Kopernik believes that lean experimentation is necessary to figure out how best to meet the needs of people living in the last mile. We recently conducted a series of experiments testing several at-home methods that communities affected by Indonesia’s 2015 forest fires adopted to protect parts of their homes. Kopernik also introduced new methods as part of the experiments. The 2015 forest fires and subsequent haze crisis in Sumatra and Kalimantan affected more than 43 million people in Indonesia, leading to hazardous levels of air pollution.1 In Palangka Raya, Central Kalimantan, the National Meteorology and Geophysics Agency recorded the air quality index as six times higher than the specified hazardous level.2 Chronic exposure to toxic air is linked to the risk of developing cardiovascular and respiratory diseases.3
Using the findings from these ‘haze-hack’ experiments from Kalimantan, in order to support disaster risk reduction efforts, Kopernik has created a safe room installation in a school close to an evacuation center in Tembok, Buleleng regency along Bali’s northern coast. The installation comprises a 50m2 sealed-off classroom for 30 children and consists of three self-assembled fan filter units, which remove fine particulate matter while cleaning the air, and two pre-filters, which filter coarse particle material that prevents clogging the fan filter. Surefilter Indonesia generously provided the filters as an in-kind donation.
Using the findings from our ‘haze-hack’ experiments in Kalimantan, Kopernik has created a safe room installation in a school close in Tembok, Buleleng regency (Photo credit: Fauzan Adinugraha)
Mount Agung’s eruptions over the last several months have led to the decision by the Provincial Government to evacuate populations living several kilometers from the radius of Agung’s crater. In October 2017, at the height of displacement as a result of eruptions, over 140,000 residents living in close proximity to Mount Agung were instructed to leave their homes and evacuate to centers in locations a safe range from the crater.4
A large eruption will potentially expose evacuees to prolonged periods of ash exposure consisting of particulate matter. Based on field site visits conducted by Kopernik, the majority of evacuation sites are open-air, and therefore, in the likelihood of a significant eruption, evacuees would not be fully protected from particulate matter. While Kopernik and the emergency response platform of Mount Agung Relief have provided N95 masks to evacuation centres, the masks have a recommended maximum usage time of several days depending on the brand of the mask. While there are limited numbers of masks available for children between the ages of 6-18 years, there exist no masks on the market for children under the age of five years.

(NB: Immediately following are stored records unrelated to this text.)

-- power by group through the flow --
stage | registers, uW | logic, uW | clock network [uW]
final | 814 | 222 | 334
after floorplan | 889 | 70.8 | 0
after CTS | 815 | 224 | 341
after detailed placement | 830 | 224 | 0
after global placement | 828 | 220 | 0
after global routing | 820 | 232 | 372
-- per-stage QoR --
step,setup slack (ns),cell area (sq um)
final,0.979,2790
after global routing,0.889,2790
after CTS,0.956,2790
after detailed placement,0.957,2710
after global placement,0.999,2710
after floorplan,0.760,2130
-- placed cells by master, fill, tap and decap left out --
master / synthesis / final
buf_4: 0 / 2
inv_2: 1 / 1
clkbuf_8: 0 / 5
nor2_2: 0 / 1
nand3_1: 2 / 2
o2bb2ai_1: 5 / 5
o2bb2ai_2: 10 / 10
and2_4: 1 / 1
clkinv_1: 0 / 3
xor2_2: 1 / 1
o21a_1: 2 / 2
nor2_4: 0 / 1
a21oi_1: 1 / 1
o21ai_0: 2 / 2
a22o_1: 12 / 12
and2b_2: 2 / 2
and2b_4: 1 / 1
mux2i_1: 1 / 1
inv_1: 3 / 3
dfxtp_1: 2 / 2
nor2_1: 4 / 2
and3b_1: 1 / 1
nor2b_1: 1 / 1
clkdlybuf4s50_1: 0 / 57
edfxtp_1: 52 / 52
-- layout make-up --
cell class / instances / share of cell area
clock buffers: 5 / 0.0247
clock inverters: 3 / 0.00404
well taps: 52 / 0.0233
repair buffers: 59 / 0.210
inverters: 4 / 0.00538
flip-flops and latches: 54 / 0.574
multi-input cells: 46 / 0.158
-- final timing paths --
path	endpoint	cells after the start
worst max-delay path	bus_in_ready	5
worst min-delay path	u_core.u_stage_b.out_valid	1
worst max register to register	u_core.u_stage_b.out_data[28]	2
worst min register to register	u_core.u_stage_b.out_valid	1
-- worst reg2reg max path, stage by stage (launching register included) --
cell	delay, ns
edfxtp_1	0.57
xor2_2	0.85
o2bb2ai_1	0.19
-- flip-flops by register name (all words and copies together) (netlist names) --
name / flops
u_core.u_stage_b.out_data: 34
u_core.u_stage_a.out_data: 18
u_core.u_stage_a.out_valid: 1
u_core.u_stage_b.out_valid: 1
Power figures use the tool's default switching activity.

Kopernik and Mount Agung Relief, therefore, recognize that in the absence on the market of N95 mask options and other protective devices for the under-5 years old demographic, creating a sealed-off room installation is one temporary measure which may address this gap. Kopernik continues to search for alternative means of better protecting children who may be exposed to ash and particulate matter.
We participated in "Hari Kesiapsiagaan Bencana Nasional" (National Disaster Preparedness Day) and conducted a volcano disaster simulation for teachers and students at SDN 1 Tembok.
1 "Indonesia needs better aircraft for water-bombing operations". The Straits Times. 07 October 2015.
2 “Hari Ini Palangka Raya Capai Indeks Pencemaran Udara Terburuk”. Republika News. 16 October 2015.
3 “Ambient (outdoor) air quality and health”. World Health Organization Fact Sheets. Updated September 2016.